Mayor of Shreveport, Louisiana
- In office November 10, 1930 – January 23, 1932

Personal details
- Born: Claiborne Parish, Louisiana, U.S.
- Died: January 29, 1952 (aged 76) Shreveport, Louisiana, U.S.
- Resting place: Forest Park Cemetery
- Spouse: Genevieve Stone ​(m. 1906)​
- Children: 4
- Occupation: Politician; lawyer; judge;

= James George Palmer =

American politician and lawyer (1875–1952)

James George Palmer (November 27, 1875 – January 29, 1952) was an American lawyer, judge, and politician. He served as mayor of Shreveport, Louisiana, from 1930 to 1932.

==Early life==
James George Palmer was born in Claiborne Parish, Louisiana, to Mary Frances (née Monk) and W. H. Palmer. He was admitted to the bar in March 1901, in New Orleans.

==Career==
Palmer began practicing law around 1902 in Leesville. In Leesville, he was a member and served as superintendent of education of Vernon Parish School Board. He moved from Leesville to Shreveport in February 1914. In 1921, he was elected to represent Caddo Parish in the Louisiana state constitutional convention.

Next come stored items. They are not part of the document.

**design.v**
```verilog
`timescale 1ns / 1ps
module lab6(
    input logic [3:0] num,
    input logic [2:0] sel,
    input logic clk,
    input logic reset,
    input logic write,
    output logic [7:0] d,
    output logic [6:0] seg
);
    logic [7:0][6:0] m; 
    always_ff @(posedge clk or posedge reset) begin 
        if(reset) begin
            m[0] = 7'h1;
            m[1] = 7'h1;
            m[2] = 7'h1;
            m[3] = 7'h1;
            m[4] = 7'h1;
            m[5] = 7'h1;
            m[6] = 7'h1;
            m[7] = 7'h1;
            end
        else begin
            if(write) begin
                case(sel)
                    3'h0: begin
                        case(num)
                            4'h0: m[0] <= 7'b0000001;
                            4'h1: m[0] <= 7'b1001111;
                            4'h2: m[0] <= 7'b0010010;
                            4'h3: m[0] <= 7'b0000110;
                            4'h4: m[0] <= 7'b1001100;
                            4'h5: m[0] <= 7'b0100100;
                            4'h6: m[0] <= 7'b0100000;
                            4'h7: m[0] <= 7'b0001111;
                            4'h8: m[0] <= 7'b0000000;
                            4'h9: m[0] <= 7'b0001100;
                            4'ha: m[0] <= 7'b0001000;
                            4'hb: m[0] <= 7'b1100000;
                            4'hc: m[0] <= 7'b0110000;
                            4'hd: m[0] <= 7'b1000010;
                            4'he: m[0] <= 7'b0110000;
                            4'hf: m[0] <= 7'b0111000;
                         endcase
                    end
                    3'h1: begin
                        case(num)
                            4'h0: m[1] <= 7'b0000001;
                            4'h1: m[1] <= 7'b1001111;
                            4'h2: m[1] <= 7'b0010010;
                            4'h3: m[1] <= 7'b0000110;
                            4'h4: m[1] <= 7'b1001100;
                            4'h5: m[1] <= 7'b0100100;
                            4'h6: m[1] <= 7'b0100000;
                            4'h7: m[1] <= 7'b0001111;
                            4'h8: m[1] <= 7'b0000000;
                            4'h9: m[1] <= 7'b0001100;
                            4'ha: m[1] <= 7'b0001000;
                            4'hb: m[1] <= 7'b1100000;
                            4'hc: m[1] <= 7'b0110000;
                            4'hd: m[1] <= 7'b1000010;
                            4'he: m[1] <= 7'b0110000;
                            4'hf: m[1] <= 7'b0111000;
                         endcase
                    end
                    3'h2: begin
                        case(num)
                            4'h0: m[2] <= 7'b0000001;
                            4'h1: m[2] <= 7'b1001111;
                            4'h2: m[2] <= 7'b0010010;
                            4'h3: m[2] <= 7'b0000110;
                            4'h4: m[2] <= 7'b1001100;
                            4'h5: m[2] <= 7'b0100100;
                            4'h6: m[2] <= 7'b0100000;
                            4'h7: m[2] <= 7'b0001111;
                            4'h8: m[2] <= 7'b0000000;
                            4'h9: m[2] <= 7'b0001100;
                            4'ha: m[2] <= 7'b0001000;
                            4'hb: m[2] <= 7'b1100000;
                            4'hc: m[2] <= 7'b0110000;
                            4'hd: m[2] <= 7'b1000010;
                            4'he: m[2] <= 7'b0110000;
                            4'hf: m[2] <= 7'b0111000;
                         endcase
                    end
                    3'h3: begin
                        case(num)
                            4'h0: m[3] <= 7'b0000001;
                            4'h1: m[3] <= 7'b1001111;
                            4'h2: m[3] <= 7'b0010010;
                            4'h3: m[3] <= 7'b0000110;
                            4'h4: m[3] <= 7'b1001100;
                            4'h5: m[3] <= 7'b0100100;
                            4'h6: m[3] <= 7'b0100000;
                            4'h7: m[3] <= 7'b0001111;
                            4'h8: m[3] <= 7'b0000000;
                            4'h9: m[3] <= 7'b0001100;
                            4'ha: m[3] <= 7'b0001000;
                            4'hb: m[3] <= 7'b1100000;
                            4'hc: m[3] <= 7'b0110000;
                            4'hd: m[3] <= 7'b1000010;
                            4'he: m[3] <= 7'b0110000;
                            4'hf: m[3] <= 7'b0111000;
                         endcase
                    end
                    3'h4: begin
                        case(num)
                            4'h0: m[4] <= 7'b0000001;
                            4'h1: m[4] <= 7'b1001111;
                            4'h2: m[4] <= 7'b0010010;
                            4'h3: m[4] <= 7'b0000110;
                            4'h4: m[4] <= 7'b1001100;
                            4'h5: m[4] <= 7'b0100100;
                            4'h6: m[4] <= 7'b0100000;
                            4'h7: m[4] <= 7'b0001111;
                            4'h8: m[4] <= 7'b0000000;
                            4'h9: m[4] <= 7'b0001100;
                            4'ha: m[4] <= 7'b0001000;
                            4'hb: m[4] <= 7'b1100000;
                            4'hc: m[4] <= 7'b0110000;
                            4'hd: m[4] <= 7'b1000010;
                            4'he: m[4] <= 7'b0110000;
                            4'hf: m[4] <= 7'b0111000;
                         endcase
                    end
                    3'h5: begin
                        case(num)
                            4'h0: m[5] <= 7'b0000001;
                            4'h1: m[5] <= 7'b1001111;
                            4'h2: m[5] <= 7'b0010010;
                            4'h3: m[5] <= 7'b0000110;
                            4'h4: m[5] <= 7'b1001100;
                            4'h5: m[5] <= 7'b0100100;
                            4'h6: m[5] <= 7'b0100000;
                            4'h7: m[5] <= 7'b0001111;
                            4'h8: m[5] <= 7'b0000000;
                            4'h9: m[5] <= 7'b0001100;
                            4'ha: m[5] <= 7'b0001000;
                            4'hb: m[5] <= 7'b1100000;
                            4'hc: m[5] <= 7'b0110000;
                            4'hd: m[5] <= 7'b1000010;
                            4'he: m[5] <= 7'b0110000;
                            4'hf: m[5] <= 7'b0111000;
                         endcase
                    end
                    3'h6: begin
                        case(num)
                            4'h0: m[6] <= 7'b0000001;
                            4'h1: m[6] <= 7'b1001111;
                            4'h2: m[6] <= 7'b0010010;
                            4'h3: m[6] <= 7'b0000110;
                            4'h4: m[6] <= 7'b1001100;
                            4'h5: m[6] <= 7'b0100100;
                            4'h6: m[6] <= 7'b0100000;
                            4'h7: m[6] <= 7'b0001111;
                            4'h8: m[6] <= 7'b0000000;
                            4'h9: m[6] <= 7'b0001100;
                            4'ha: m[6] <= 7'b0001000;
                            4'hb: m[6] <= 7'b1100000;
                            4'hc: m[6] <= 7'b0110000;
                            4'hd: m[6] <= 7'b1000010;
                            4'he: m[6] <= 7'b0110000;
                            4'hf: m[6] <= 7'b0111000;
                         endcase
                    end
                    3'h7: begin
                        case(num)
                            4'h0: m[7] <= 7'b0000001;
                            4'h1: m[7] <= 7'b1001111;
                            4'h2: m[7] <= 7'b0010010;
                            4'h3: m[7] <= 7'b0000110;
                            4'h4: m[7] <= 7'b1001100;
                            4'h5: m[7] <= 7'b0100100;
                            4'h6: m[7] <= 7'b0100000;
                            4'h7: m[7] <= 7'b0001111;
                            4'h8: m[7] <= 7'b0000000;
                            4'h9: m[7] <= 7'b0001100;
                            4'ha: m[7] <= 7'b0001000;
                            4'hb: m[7] <= 7'b1100000;
                            4'hc: m[7] <= 7'b0110000;
                            4'hd: m[7] <= 7'b1000010;
                            4'he: m[7] <= 7'b0110000;
                            4'hf: m[7] <= 7'b0111000;
                         endcase
                    end
                endcase
            end
            else begin
                case(sel) 
                    3'h0: begin
                        d <= 8'b11111110;
                        seg <= m[0];
                    end
                    3'h1: begin
                        d <= 8'b11111101;
                        seg <= m[1];
                    end
                    3'h2: begin
                        d <= 8'b11111011;
                        seg <= m[2];
                    end
                    3'h3: begin
                        d <= 8'b11110111;
                        seg <= m[3];
                    end
                    3'h4: begin
                        d <= 8'b11101111;
                        seg <= m[4];
                    end
                    3'h5: begin
                        seg <= m[5];
                        d <= 8'b11011111;
                    end
                    3'h6: begin 
                        seg <= m[6];
                        d <= 8'b10111111;
                    end
                    3'h7: begin
                        seg <= m[7];
                        d <= 8'b01111111;
                    end
                endcase
            end
        end
    end
endmodule
```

In 1908, he was elected district attorney of the 12th Judicial District (later the 11th judicial district) and, in 1912, was elected judge of that judicial district. He was mayor of Shreveport from November 10, 1930, to January 23, 1932. He resigned as mayor to accept an interim appointment from Governor Huey P. Long to the Louisiana Circuit Courts of Appeal. He became assistant attorney general under attorney general Bolivar E. Kemp and served in that role until his death.

==Personal life==
Palmer married Genevieve Stone, daughter of Thomas Marshall Stone, in January 1906. They had a son, James, who died in infancy. Their three surviving children were Albert Stone Palmer, Emily Francis Palmer and Virginia Palmer.

Palmer died on January 29, 1952, aged 76, at his home at 416 Egan Street in Shreveport. He was buried at Forest Park Cemetery.